A collection of docker images that provide a common core for use in continuous integration.
The idea of these images is to balance the following:
- Frequency of updates
- Standard set of tooling
- Common Environment
Background Notes
I encountered a lot of difficult with trying to automate the updating of those docker images. GitLab does not really have the idea of bots
. Instead it would require a personal access token for my account, if I wanted to make commits. I didn’t like, as that would grant access to pretty much every one of my repositories. At the time I was self-hosting Gitlab, so I opted to just create additional users that would be my bots.
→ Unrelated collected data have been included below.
`config.mk`:
```
export PLATFORM = sky130hd
export DESIGN_NAME = mp2d_hmax
export DESIGN_NICKNAME = d
export VERILOG_FILES = /design/src/rtl/max_pool_2d_stream_assert.svh /design/src/rtl/mp2d_pkg.sv /design/src/rtl/mp2d_hmax.sv
export SDC_FILE = /design/constraint.sdc
export NUM_CORES = 1
export LEC_CHECK = 0
export BUFFER_PORTS_ARGS = -buffer_cell sky130_fd_sc_hd__buf_2
export CAP_MARGIN = 15
export CORE_ASPECT_RATIO = 1.1
export CORE_MARGIN = 2
export CORE_UTILIZATION = 50
export CTS_BUF_LIST = sky130_fd_sc_hd__clkbuf_4 sky130_fd_sc_hd__clkbuf_8 sky130_fd_sc_hd__clkbuf_16
export DETAILED_ROUTE_END_ITERATION = 12
export MAX_ROUTING_LAYER = met4
export PLACE_DENSITY = 0.76
export REMOVE_ABC_BUFFERS = 1
export SYNTH_ARGS = -nofsm -noshare
export SYNTH_HDL_FRONTEND = slang
export SYNTH_SLANG_ARGS = --single-unit
export TNS_END_PERCENT = 30
```
`constraint.sdc`:
```
create_clock -name clk_i -period 6.3 [get_ports clk_i]
set_clock_uncertainty 0.1 [all_clocks]
set_input_delay 0.315 -clock clk_i [delete_from_list [all_inputs] [get_ports clk_i]]
set_output_delay 0.315 -clock clk_i [all_outputs]
set_load 0.05 [all_outputs]
```
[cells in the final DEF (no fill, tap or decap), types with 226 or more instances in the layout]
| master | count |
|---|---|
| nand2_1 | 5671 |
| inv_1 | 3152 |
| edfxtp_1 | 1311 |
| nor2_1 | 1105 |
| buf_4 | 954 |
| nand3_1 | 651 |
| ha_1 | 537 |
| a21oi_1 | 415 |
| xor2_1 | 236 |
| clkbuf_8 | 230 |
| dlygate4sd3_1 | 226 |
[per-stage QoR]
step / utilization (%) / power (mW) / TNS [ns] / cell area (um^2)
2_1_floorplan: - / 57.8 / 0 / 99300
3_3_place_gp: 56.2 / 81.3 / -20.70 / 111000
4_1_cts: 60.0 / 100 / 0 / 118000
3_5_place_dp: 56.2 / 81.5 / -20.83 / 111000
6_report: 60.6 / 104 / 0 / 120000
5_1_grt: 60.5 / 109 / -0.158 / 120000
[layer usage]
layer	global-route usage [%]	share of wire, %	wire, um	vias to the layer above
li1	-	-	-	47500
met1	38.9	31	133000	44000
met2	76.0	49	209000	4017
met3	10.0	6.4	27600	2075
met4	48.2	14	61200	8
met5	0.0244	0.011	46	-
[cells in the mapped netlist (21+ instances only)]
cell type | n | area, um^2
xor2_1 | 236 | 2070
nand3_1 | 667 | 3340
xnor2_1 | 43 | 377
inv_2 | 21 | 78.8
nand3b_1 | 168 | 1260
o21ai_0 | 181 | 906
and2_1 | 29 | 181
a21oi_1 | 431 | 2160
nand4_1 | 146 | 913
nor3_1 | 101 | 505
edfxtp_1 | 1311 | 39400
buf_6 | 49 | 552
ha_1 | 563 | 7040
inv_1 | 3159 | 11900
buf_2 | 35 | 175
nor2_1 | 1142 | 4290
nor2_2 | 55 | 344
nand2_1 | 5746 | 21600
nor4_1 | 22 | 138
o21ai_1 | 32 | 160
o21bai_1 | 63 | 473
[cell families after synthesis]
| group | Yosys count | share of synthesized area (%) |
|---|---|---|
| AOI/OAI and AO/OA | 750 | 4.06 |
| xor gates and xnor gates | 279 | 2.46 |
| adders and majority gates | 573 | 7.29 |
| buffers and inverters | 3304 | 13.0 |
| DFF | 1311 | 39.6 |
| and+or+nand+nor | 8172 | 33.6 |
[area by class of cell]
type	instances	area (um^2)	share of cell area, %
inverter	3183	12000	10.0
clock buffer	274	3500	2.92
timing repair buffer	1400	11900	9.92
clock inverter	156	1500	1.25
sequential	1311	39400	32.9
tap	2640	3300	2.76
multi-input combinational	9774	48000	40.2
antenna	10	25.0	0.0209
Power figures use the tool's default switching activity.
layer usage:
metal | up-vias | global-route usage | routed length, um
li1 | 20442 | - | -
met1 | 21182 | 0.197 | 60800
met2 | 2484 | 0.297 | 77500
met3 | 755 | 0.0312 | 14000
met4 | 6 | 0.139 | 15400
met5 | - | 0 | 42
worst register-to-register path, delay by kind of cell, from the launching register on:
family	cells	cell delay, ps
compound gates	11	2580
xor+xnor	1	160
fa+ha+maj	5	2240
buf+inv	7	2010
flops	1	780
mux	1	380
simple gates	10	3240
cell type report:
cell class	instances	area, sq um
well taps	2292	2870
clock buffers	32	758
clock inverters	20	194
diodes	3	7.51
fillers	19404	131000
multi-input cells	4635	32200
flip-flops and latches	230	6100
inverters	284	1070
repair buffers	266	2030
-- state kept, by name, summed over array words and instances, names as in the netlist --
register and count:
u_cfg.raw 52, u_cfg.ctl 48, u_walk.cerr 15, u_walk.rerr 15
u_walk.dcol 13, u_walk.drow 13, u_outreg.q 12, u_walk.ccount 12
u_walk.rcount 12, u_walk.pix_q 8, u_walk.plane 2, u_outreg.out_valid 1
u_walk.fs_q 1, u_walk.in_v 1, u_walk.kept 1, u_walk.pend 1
<file path="config.mk">
export PLATFORM = sky130hd
export DESIGN_NAME = text_console_cursor_top
export DESIGN_NICKNAME = d
export VERILOG_FILES = /design/src/rtl/core/tcc_pkg.sv /design/src/rtl/core/tcc_config.sv /design/src/rtl/core/tcc_cursor.sv /design/src/rtl/core/tcc_emit.sv /design/src/rtl/core/text_console_cursor_top.sv
export SDC_FILE = /design/constraint.sdc
export NUM_CORES = 1
export LEC_CHECK = 0
export BUFFER_PORTS_ARGS = -buffer_cell sky130_fd_sc_hd__buf_2
export CORE_MARGIN = 4
export CORE_UTILIZATION = 55
export CTS_BUF_LIST = sky130_fd_sc_hd__clkbuf_16
export CTS_CLUSTER_SIZE = 12
export DETAILED_ROUTE_END_ITERATION = 8
export MAX_ROUTING_LAYER = met4
export PLACE_DENSITY = 0.74
export SETUP_SLACK_MARGIN = 0.5
export SYNTH_ARGS = -nofsm -noshare
export SYNTH_HDL_FRONTEND = slang
export SYNTH_SLANG_ARGS = --single-unit
</file>
<file path="constraint.sdc">
create_clock -name clk -period 17.8 [get_ports clk]
set_input_delay 0.89 -clock clk [delete_from_list [all_inputs] [get_ports clk]]
set_output_delay 0.89 -clock clk [all_outputs]
set_load 0.005 [all_outputs]
</file>
`config.mk`:
```
export PLATFORM = sky130hd
export DESIGN_NAME = resp_command_stream_parser
export DESIGN_NICKNAME = d
export VERILOG_FILES = /design/src/rtl/rcsp_pkg.sv /design/src/rtl/rcsp_parse_core.sv /design/src/rtl/resp_command_stream_parser.sv
export SDC_FILE = /design/constraint.sdc
export NUM_CORES = 1
export LEC_CHECK = 0
export ABC_AREA = 1
export ABC_CLOCK_PERIOD_IN_PS = 5300
export BUFFER_PORTS_ARGS = -buffer_cell sky130_fd_sc_hd__buf_2
export CORE_UTILIZATION = 56
export CTS_BUF_LIST = sky130_fd_sc_hd__clkbuf_16
export DETAILED_ROUTE_END_ITERATION = 7
export MAX_ROUTING_LAYER = met4
export PLACE_DENSITY = 0.75
export REMOVE_ABC_BUFFERS = 1
export SLEW_MARGIN = 20
export SYNTH_ARGS = -nofsm -noshare
export SYNTH_HDL_FRONTEND = slang
export SYNTH_SLANG_ARGS = --single-unit
```
`constraint.sdc`:
```
create_clock -name aclk -period 5.3 [get_ports aclk]
set_input_delay 0.265 -clock aclk [delete_from_list [all_inputs] [get_ports aclk]]
set_output_delay 0.265 -clock aclk [all_outputs]
set_load 0.03 [all_outputs]
```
Having a bot user worked pretty well, in the sense that a scheduled Gitlab repository would execute the updates. However, at that time the building of each image was a burden on my local self-hosted CI machine. When I opted to use Gitlab.com instead of self-hosted, I ended up abandoning the idea of automated upgrading.
Later on when I was doing some more work in the frontend realm, I found that I didn’t like working with the available docker images. They fit into a couple categories:
- Very big
- Dependencies I did not like/want
- Slow update schedule
That is when I decided to move my docker images into a separate project called CardboardCI
. The hope was a set of small images, with automated updates and a standard set of dependencies (jq/zip/tar/etc
). These images were based on alpine, until ubuntu released minimal images (~35MB). At that time I started the process of moving them over to ubuntu.
GitHub Actions
When GitHub Actions became available, I noticed that you would be able to use the GITHUB_TOKEN
to commit against the repository itself. This meant you could define a workflow that checked for updates, and if existed, create a pull request with those updates.
In essence, you would be able to roll your own dependabot. I thought this would be ideal for CardboardCI, and moved it from GitLab to GitHub.